> [Work task] Write out exactly the lines below that run from the one containing "nand3_1: 32" through the one containing "hold buffers | 21 | 1", both included, with no other lines.

Listed records Start Marker

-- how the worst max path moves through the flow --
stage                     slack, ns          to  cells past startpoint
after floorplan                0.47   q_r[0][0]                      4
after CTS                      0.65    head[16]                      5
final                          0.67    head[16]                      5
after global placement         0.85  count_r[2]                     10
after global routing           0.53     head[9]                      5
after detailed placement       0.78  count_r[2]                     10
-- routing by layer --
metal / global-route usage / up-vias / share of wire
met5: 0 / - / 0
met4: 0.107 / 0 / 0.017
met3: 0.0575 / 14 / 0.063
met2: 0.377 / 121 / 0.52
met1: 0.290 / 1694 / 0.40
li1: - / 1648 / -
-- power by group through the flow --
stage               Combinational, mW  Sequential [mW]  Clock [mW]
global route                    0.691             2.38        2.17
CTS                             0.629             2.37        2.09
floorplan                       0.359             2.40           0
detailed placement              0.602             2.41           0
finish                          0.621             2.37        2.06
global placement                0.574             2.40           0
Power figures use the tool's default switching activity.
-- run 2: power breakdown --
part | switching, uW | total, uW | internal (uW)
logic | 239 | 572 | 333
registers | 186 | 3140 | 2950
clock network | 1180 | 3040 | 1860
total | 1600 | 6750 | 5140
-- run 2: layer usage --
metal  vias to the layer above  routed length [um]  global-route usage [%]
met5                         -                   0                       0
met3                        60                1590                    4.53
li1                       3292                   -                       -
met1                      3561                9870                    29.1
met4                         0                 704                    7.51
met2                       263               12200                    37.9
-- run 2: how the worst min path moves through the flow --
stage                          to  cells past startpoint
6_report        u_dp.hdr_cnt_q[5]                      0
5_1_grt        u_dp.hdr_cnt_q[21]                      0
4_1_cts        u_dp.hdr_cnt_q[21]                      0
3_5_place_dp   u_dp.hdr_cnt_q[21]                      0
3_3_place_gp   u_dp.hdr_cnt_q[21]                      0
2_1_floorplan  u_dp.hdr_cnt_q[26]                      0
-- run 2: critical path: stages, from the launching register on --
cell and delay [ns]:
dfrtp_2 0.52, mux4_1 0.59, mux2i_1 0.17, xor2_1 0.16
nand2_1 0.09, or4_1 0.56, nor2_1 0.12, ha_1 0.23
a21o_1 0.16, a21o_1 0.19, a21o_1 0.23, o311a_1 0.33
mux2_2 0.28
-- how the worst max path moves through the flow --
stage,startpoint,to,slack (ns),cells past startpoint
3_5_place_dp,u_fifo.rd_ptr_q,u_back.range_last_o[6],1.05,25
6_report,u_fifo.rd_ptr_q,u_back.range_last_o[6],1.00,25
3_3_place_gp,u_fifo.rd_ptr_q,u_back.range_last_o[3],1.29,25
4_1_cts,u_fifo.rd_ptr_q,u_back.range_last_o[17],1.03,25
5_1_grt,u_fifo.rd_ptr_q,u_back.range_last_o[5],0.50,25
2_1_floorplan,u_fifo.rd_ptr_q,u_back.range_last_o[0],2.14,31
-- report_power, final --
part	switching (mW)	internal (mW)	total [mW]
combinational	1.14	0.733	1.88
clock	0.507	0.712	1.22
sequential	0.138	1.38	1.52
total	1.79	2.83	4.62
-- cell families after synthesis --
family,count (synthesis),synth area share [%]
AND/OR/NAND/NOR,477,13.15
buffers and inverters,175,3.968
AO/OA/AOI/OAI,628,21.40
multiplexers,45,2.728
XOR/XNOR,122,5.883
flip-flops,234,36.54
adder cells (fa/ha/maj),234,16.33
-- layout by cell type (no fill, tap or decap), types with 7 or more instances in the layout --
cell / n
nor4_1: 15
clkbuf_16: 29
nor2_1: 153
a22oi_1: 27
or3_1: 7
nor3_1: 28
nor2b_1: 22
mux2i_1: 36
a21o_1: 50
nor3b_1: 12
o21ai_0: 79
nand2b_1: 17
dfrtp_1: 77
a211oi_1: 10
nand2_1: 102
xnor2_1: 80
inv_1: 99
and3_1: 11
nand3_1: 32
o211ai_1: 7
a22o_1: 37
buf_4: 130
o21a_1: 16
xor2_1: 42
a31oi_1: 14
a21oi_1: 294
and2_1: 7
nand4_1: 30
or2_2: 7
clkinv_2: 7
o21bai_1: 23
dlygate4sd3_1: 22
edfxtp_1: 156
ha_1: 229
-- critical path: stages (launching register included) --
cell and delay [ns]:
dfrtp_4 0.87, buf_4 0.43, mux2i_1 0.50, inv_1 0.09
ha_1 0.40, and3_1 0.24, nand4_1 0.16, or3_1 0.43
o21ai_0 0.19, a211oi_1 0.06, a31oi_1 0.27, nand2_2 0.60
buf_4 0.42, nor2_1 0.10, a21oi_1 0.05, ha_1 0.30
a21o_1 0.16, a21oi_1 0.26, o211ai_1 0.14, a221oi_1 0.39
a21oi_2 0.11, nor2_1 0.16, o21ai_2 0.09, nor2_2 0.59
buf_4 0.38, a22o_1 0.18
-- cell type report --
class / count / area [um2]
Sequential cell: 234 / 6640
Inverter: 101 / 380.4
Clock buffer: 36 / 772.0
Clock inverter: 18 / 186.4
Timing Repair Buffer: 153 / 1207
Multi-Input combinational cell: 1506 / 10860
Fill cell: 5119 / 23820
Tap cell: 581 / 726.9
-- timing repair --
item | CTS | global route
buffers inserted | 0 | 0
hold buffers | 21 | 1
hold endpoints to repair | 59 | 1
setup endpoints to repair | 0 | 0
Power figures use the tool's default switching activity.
$ cat src/hdl/b2v_pkg.sv
// ----------------------------------------------------------------------------
// b2v_pkg
// Shared constants, codes and control types for the buffer-to-view converter.
// ----------------------------------------------------------------------------
`default_nettype none

package b2v_pkg;

  localparam int MAX_DIMS = 8;
  localparam int DIM_W    = $clog2(MAX_DIMS);
  localparam int CNT_W    = $clog2(MAX_DIMS + 1);
  localparam int IDX_W    = 32;
  localparam int VIEW_W   = IDX_W - 1;
  localparam int EXT_W    = 16;
  localparam int ADDR_W   = 4;

  localparam logic [VIEW_W-1:0] COUNT_LIMIT = {VIEW_W{1'b1}};

  localparam logic ACT_LOAD    = 1'b0;
  localparam logic ACT_CONVERT = 1'b1;

  localparam logic [1:0] MODE_ERROR = 2'd0;
  localparam logic [1:0] MODE_CLAMP = 2'd1;
  localparam logic [1:0] MODE_WRAP  = 2'd2;

  localparam logic [1:0] REG_NUM_DIMS    = 2'd0;
  localparam logic [1:0] REG_MAJOR_ORDER = 2'd1;
  localparam logic [1:0] REG_INDEX_MODE  = 2'd2;

  typedef struct packed {
    logic load_wr;
    logic conv_start;
    logic cnt_step;
    logic check;
    logic div_start;
    logic div_wrap;
    logic wrap_fix;
    logic dim_skip;
    logic dim_take;
    logic dim_acc;
    logic out_load;
  } b2v_cmd_t;

  typedef struct packed {
    logic dims_done;
    logic fail;
    logic wrap;
    logic stride_zero;
    logic div_done;
  } b2v_sts_t;

endpackage

`default_nettype wire

$ cat src/hdl/b2v_div.sv
// ----------------------------------------------------------------------------
// b2v_div
// Restoring unsigned divider, one quotient bit per cycle.
// ----------------------------------------------------------------------------
`default_nettype none

module b2v_div
  import b2v_pkg::*;
(
  input  wire logic             clk,
  input  wire logic             rst,
  input  wire logic             start,
  input  wire logic [IDX_W-1:0] dividend,
  input  wire logic [IDX_W-1:0] divisor,
  output logic                  done,
  output logic [IDX_W-1:0]      quot,
  output logic [IDX_W-1:0]      rem
);

  localparam int STEP_W = $clog2(IDX_W);

  logic              busy;
  logic [STEP_W-1:0] step;
  logic [IDX_W-1:0]  dvs;
  logic [IDX_W:0]    trial;
  logic              fits;

  assign trial = {rem, quot[IDX_W-1]};
  assign fits  = trial >= {1'b0, dvs};

  always_ff @(posedge clk) begin
    if (rst) begin
      busy <= 1'b0;
      done <= 1'b0;
      step <= '0;
    end else if (start) begin
      busy <= 1'b1;
      done <= 1'b0;
      step <= '0;
      quot <= dividend;
      rem  <= '0;
      dvs  <= divisor;
    end else if (busy) begin
      if (fits) begin
        rem  <= IDX_W'(trial - {1'b0, dvs});
        quot <= {quot[IDX_W-2:0], 1'b1};
      end else begin
        rem  <= trial[IDX_W-1:0];
        quot <= {quot[IDX_W-2:0], 1'b0};
      end
      step <= step + 1'b1;
      if (step == STEP_W'(IDX_W - 1)) begin
        busy <= 1'b0;
        done <= 1'b1;
      end
    end else begin
      done <= 1'b0;
    end
  end

endmodule

`default_nettype wire

$ cat src/hdl/b2v_dpath.sv
// ----------------------------------------------------------------------------
// b2v_dpath
// Dimension tables, element count, index check and digit accumulation.
// ----------------------------------------------------------------------------
`default_nettype none

module b2v_dpath
  import b2v_pkg::*;
(
  input  wire logic              clk,
  input  wire logic              rst,
  input  wire b2v_cmd_t          cmd,
  output b2v_sts_t               sts,
  input  wire logic [3:0]        num_dims,
  input  wire logic              major_order,
  input  wire logic [1:0]        index_mode,
  input  wire logic [DIM_W-1:0]  dim_select,
  input  wire logic [EXT_W-1:0]  extent,
  input  wire logic [IDX_W-1:0]  stride,
  input  wire logic [IDX_W-1:0]  buffer_index,
  output logic [VIEW_W-1:0]      view_index,
  output logic                   status
);

  logic [EXT_W-1:0]  ext_mem [MAX_DIMS];
  logic [IDX_W-1:0]  str_mem [MAX_DIMS];

  logic [IDX_W-1:0]  bidx;
  logic [VIEW_W-1:0] count;
  logic [CNT_W-1:0]  dcnt;
  logic [VIEW_W-1:0] idx;
  logic [VIEW_W-1:0] sum;
  logic [VIEW_W-1:0] k;
  logic [VIEW_W-1:0] mag;
  logic              err;

  logic [CNT_W-1:0]         dims;
  logic [CNT_W-1:0]         pos;
  logic [DIM_W-1:0]         raddr;
  logic [EXT_W-1:0]         ext;
  logic [IDX_W-1:0]         s;
  logic [IDX_W-1:0]         sabs;
  logic [IDX_W-1:0]         babs;
  logic [VIEW_W+EXT_W-1:0]  prod_cnt;
  logic [VIEW_W-1:0]        count_sat;
  logic                     oor;
  logic                     len_zero;
  logic                     clamp;
  logic                     wrap;
  logic [IDX_W-1:0]         dvd;
  logic [IDX_W-1:0]         dvs;
  logic                     div_done;
  logic [IDX_W-1:0]         div_quot;
  logic [IDX_W-1:0]         div_rem;
  logic [VIEW_W-1:0]        r;
  logic [IDX_W-1:0]         kfull;
  logic [2*VIEW_W-1:0]      prod_dim;

  assign dims  = (num_dims > CNT_W'(MAX_DIMS)) ? CNT_W'(MAX_DIMS) : CNT_W'(num_dims);
  assign pos   = major_order ? CNT_W'(dims - dcnt - 1'b1) : dcnt;
  assign raddr = cmd.cnt_step ? dcnt[DIM_W-1:0] : pos[DIM_W-1:0];
  assign ext   = ext_mem[raddr];
  assign s     = str_mem[raddr];
  assign sabs  = s[IDX_W-1] ? IDX_W'(-s) : s;
  assign babs  = bidx[IDX_W-1] ? IDX_W'(-bidx) : bidx;

  assign prod_cnt  = count * ext;
  assign count_sat = (prod_cnt[VIEW_W+EXT_W-1:VIEW_W] != '0) ? COUNT_LIMIT
                                                              : prod_cnt[VIEW_W-1:0];

  assign len_zero = count == '0;
  assign oor      = bidx[IDX_W-1] || (bidx[VIEW_W-1:0] >= count);
  assign clamp    = index_mode == MODE_CLAMP;
  assign wrap     = index_mode == MODE_WRAP;

  assign dvd = cmd.div_wrap ? babs : {1'b0, idx};
  assign dvs = cmd.div_wrap ? {1'b0, count} : sabs;

  assign r        = div_rem[VIEW_W-1:0];
  assign kfull    = s[IDX_W-1] ? IDX_W'({{(IDX_W-EXT_W){1'b0}}, ext} - 1'b1 - div_quot)
                               : div_quot;
  assign prod_dim = k * mag;

  b2v_div u_div (
    .clk      (clk),
    .rst      (rst),
    .start    (cmd.div_start),
    .dividend (dvd),
    .divisor  (dvs),
    .done     (div_done),
    .quot     (div_quot),
    .rem      (div_rem)
  );

  always_comb begin
    sts.dims_done   = dcnt == dims;
    sts.fail        = len_zero || (!clamp && !wrap && oor);
    sts.wrap        = wrap;
    sts.stride_zero = s == '0;
    sts.div_done    = div_done;
  end

  always_ff @(posedge clk) begin
    if (cmd.load_wr) begin
      ext_mem[dim_select] <= extent;
      str_mem[dim_select] <= stride;
    end
  end

  always_ff @(posedge clk) begin
    if (cmd.conv_start) begin
      bidx  <= buffer_index;
      count <= VIEW_W'(1);
      dcnt  <= '0;
    end
    if (cmd.cnt_step) begin
      count <= count_sat;
      dcnt  <= dcnt + 1'b1;
    end
    if (cmd.check) begin
      err  <= sts.fail;
      dcnt <= '0;
      sum  <= '0;
      if (clamp && bidx[IDX_W-1]) begin
        idx <= '0;
      end else if (clamp && oor) begin
        idx <= count - 1'b1;
      end else begin
        idx <= bidx[VIEW_W-1:0];
      end
    end
    if (cmd.wrap_fix) begin
      idx <= (bidx[IDX_W-1] && r != '0) ? count - r : r;
    end
    if (cmd.dim_skip) begin
      dcnt <= dcnt + 1'b1;
    end
    if (cmd.dim_take) begin
      idx <= r;
      k   <= kfull[VIEW_W-1:0];
      mag <= sabs[VIEW_W-1:0];
    end
    if (cmd.dim_acc) begin
      sum  <= sum + prod_dim[VIEW_W-1:0];
      dcnt <= dcnt + 1'b1;
    end
    if (cmd.out_load) begin
      view_index <= err ? '0 : sum;
      status     <= err;
    end
  end

endmodule

`default_nettype wire

$ cat src/hdl/b2v_ctrl.sv
// ----------------------------------------------------------------------------
// b2v_ctrl
// Sequencer for load and convert transactions and the result handshake.
// ----------------------------------------------------------------------------
`default_nettype none

module b2v_ctrl
  import b2v_pkg::*;
(
  input  wire logic     clk,
  input  wire logic     rst,
  input  wire logic     in_valid,
  input  wire logic     action,
  output logic          in_ready,
  output logic          out_valid,
  input  wire logic     out_ready,
  output b2v_cmd_t      cmd,
  input  wire b2v_sts_t sts
);

  typedef enum logic [2:0] {
    S_IDLE, S_COUNT, S_CHECK, S_WRAP, S_DIM, S_DDIV, S_ACC, S_DONE
  } state_t;

  state_t state;
  logic   out_free;

  assign in_ready = state == S_IDLE;
  assign out_free = !out_valid || out_ready;

  always_comb begin
    cmd = '0;
    case (state)
      S_IDLE: begin
        cmd.load_wr    = in_valid && action == ACT_LOAD;
        cmd.conv_start = in_valid && action == ACT_CONVERT;
      end
      S_COUNT: cmd.cnt_step = !sts.dims_done;
      S_CHECK: begin
        cmd.check     = 1'b1;
        cmd.div_start = !sts.fail && sts.wrap;
        cmd.div_wrap  = 1'b1;
      end
      S_WRAP: cmd.wrap_fix = sts.div_done;
      S_DIM: begin
        cmd.dim_skip  = !sts.dims_done && sts.stride_zero;
        cmd.div_start = !sts.dims_done && !sts.stride_zero;
      end
      S_DDIV: cmd.dim_take = sts.div_done;
      S_ACC: cmd.dim_acc = 1'b1;
      S_DONE: cmd.out_load = out_free;
      default: cmd = '0;
    endcase
  end

  always_ff @(posedge clk) begin
    if (rst) begin
      state     <= S_IDLE;
      out_valid <= 1'b0;
    end else begin
      if (state == S_DONE && out_free) begin
        out_valid <= 1'b1;
      end else if (out_valid && out_ready) begin
        out_valid <= 1'b0;
      end
      case (state)
        S_IDLE: if (cmd.conv_start) begin
          state <= S_COUNT;
        end
        S_COUNT: if (sts.dims_done) begin
          state <= S_CHECK;
        end
        S_CHECK: begin
          if (sts.fail) begin
            state <= S_DONE;
          end else if (sts.wrap) begin
            state <= S_WRAP;
          end else begin
            state <= S_DIM;
          end
        end
        S_WRAP: if (sts.div_done) begin
          state <= S_DIM;
        end
        S_DIM: begin
          if (sts.dims_done) begin
            state <= S_DONE;
          end else if (!sts.stride_zero) begin
            state <= S_DDIV;
          end
        end
        S_DDIV: if (sts.div_done) begin
          state <= S_ACC;
        end
        S_ACC: state <= S_DIM;
        S_DONE: if (out_free) begin
          state <= S_IDLE;
        end
        default: state <= S_IDLE;
      endcase
    end
  end

endmodule

`default_nettype wire

$ cat src/hdl/buffer_to_view_index.sv
// ----------------------------------------------------------------------------
// buffer_to_view_index
// Converts a signed buffer index of a strided array into its dense view index.
// ----------------------------------------------------------------------------
// Input channel (in_valid/in_ready): one transaction per item. A load
// transaction (action 0) writes extent and stride of dim_select in the cycle
// it is taken and produces no result. A convert transaction (action 1)
// produces one result on the output channel (out_valid/out_ready).
// Convert steps from acceptance to out_valid: a count step per dimension in
// use, the index check, a division in wrap mode, then per dimension a division
// and accumulate step for a non-zero stride or a skip for a zero stride.
// One transaction is processed at a time; in_ready is high only when idle.
// The result sits in an output register, so a new transaction is taken while
// it waits; a finished convert holds until that register is free.
// Reset (rst, synchronous) clears the handshake state and sets num_dims to 1,
// major_order and index_mode to 0. Tables are undefined until loaded.
// Registers via APB at 0x0 num_dims, 0x4 major_order, 0x8 index_mode.
// ----------------------------------------------------------------------------
`default_nettype none

module buffer_to_view_index
  import b2v_pkg::*;
(
  input  wire logic                     clk,
  input  wire logic                     rst,
  input  wire logic                     psel,
  input  wire logic                     penable,
  input  wire logic                     pwrite,
  input  wire logic [ADDR_W-1:0]        paddr,
  input  wire logic [31:0]              pwdata,
  output logic [31:0]                   prdata,
  output logic                          pready,
  input  wire logic                     in_valid,
  output logic                          in_ready,
  input  wire logic                     action,
  input  wire logic [DIM_W-1:0]         dim_select,
  input  wire logic [EXT_W-1:0]         extent,
  input  wire logic signed [IDX_W-1:0]  stride,
  input  wire logic signed [IDX_W-1:0]  buffer_index,
  output logic                          out_valid,
  input  wire logic                     out_ready,
  output logic [VIEW_W-1:0]             view_index,
  output logic                          status
);

  logic [3:0] num_dims;
  logic       major_order;
  logic [1:0] index_mode;
  b2v_cmd_t   cmd;
  b2v_sts_t   sts;

  assign pready = 1'b1;

  always_ff @(posedge clk) begin
    if (rst) begin
      num_dims    <= 4'd1;
      major_order <= 1'b0;
      index_mode  <= MODE_ERROR;
    end else if (psel && penable && pwrite) begin
      case (paddr[3:2])
        REG_NUM_DIMS:    num_dims    <= pwdata[3:0];
        REG_MAJOR_ORDER: major_order <= pwdata[0];
        REG_INDEX_MODE:  index_mode  <= pwdata[1:0];
        default: ;
      endcase
    end
  end

  always_comb begin
    case (paddr[3:2])
      REG_NUM_DIMS:    prdata = {28'd0, num_dims};
      REG_MAJOR_ORDER: prdata = {31'd0, major_order};
      REG_INDEX_MODE:  prdata = {30'd0, index_mode};
      default:         prdata = '0;
    endcase
  end

  b2v_ctrl u_ctrl (
    .clk       (clk),
    .rst       (rst),
    .in_valid  (in_valid),
    .action    (action),
    .in_ready  (in_ready),
    .out_valid (out_valid),
    .out_ready (out_ready),
    .cmd       (cmd),
    .sts       (sts)
  );

  b2v_dpath u_dpath (
    .clk          (clk),
    .rst          (rst),
    .cmd          (cmd),
    .sts          (sts),
    .num_dims     (num_dims),
    .major_order  (major_order),
    .index_mode   (index_mode),
    .dim_select   (dim_select),
    .extent       (extent),
    .stride       (stride),
    .buffer_index (buffer_index),
    .view_index   (view_index),
    .status       (status)
  );

endmodule

`default_nettype wire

Listed records End Marker

> [Exercise solution]
nand3_1: 32
o211ai_1: 7
a22o_1: 37
buf_4: 130
o21a_1: 16
xor2_1: 42
a31oi_1: 14
a21oi_1: 294
and2_1: 7
nand4_1: 30
or2_2: 7
clkinv_2: 7
o21bai_1: 23
dlygate4sd3_1: 22
edfxtp_1: 156
ha_1: 229
-- critical path: stages (launching register included) --
cell and delay [ns]:
dfrtp_4 0.87, buf_4 0.43, mux2i_1 0.50, inv_1 0.09
ha_1 0.40, and3_1 0.24, nand4_1 0.16, or3_1 0.43
o21ai_0 0.19, a211oi_1 0.06, a31oi_1 0.27, nand2_2 0.60
buf_4 0.42, nor2_1 0.10, a21oi_1 0.05, ha_1 0.30
a21o_1 0.16, a21oi_1 0.26, o211ai_1 0.14, a221oi_1 0.39
a21oi_2 0.11, nor2_1 0.16, o21ai_2 0.09, nor2_2 0.59
buf_4 0.38, a22o_1 0.18
-- cell type report --
class / count / area [um2]
Sequential cell: 234 / 6640
Inverter: 101 / 380.4
Clock buffer: 36 / 772.0
Clock inverter: 18 / 186.4
Timing Repair Buffer: 153 / 1207
Multi-Input combinational cell: 1506 / 10860
Fill cell: 5119 / 23820
Tap cell: 581 / 726.9
-- timing repair --
item | CTS | global route
buffers inserted | 0 | 0
hold buffers | 21 | 1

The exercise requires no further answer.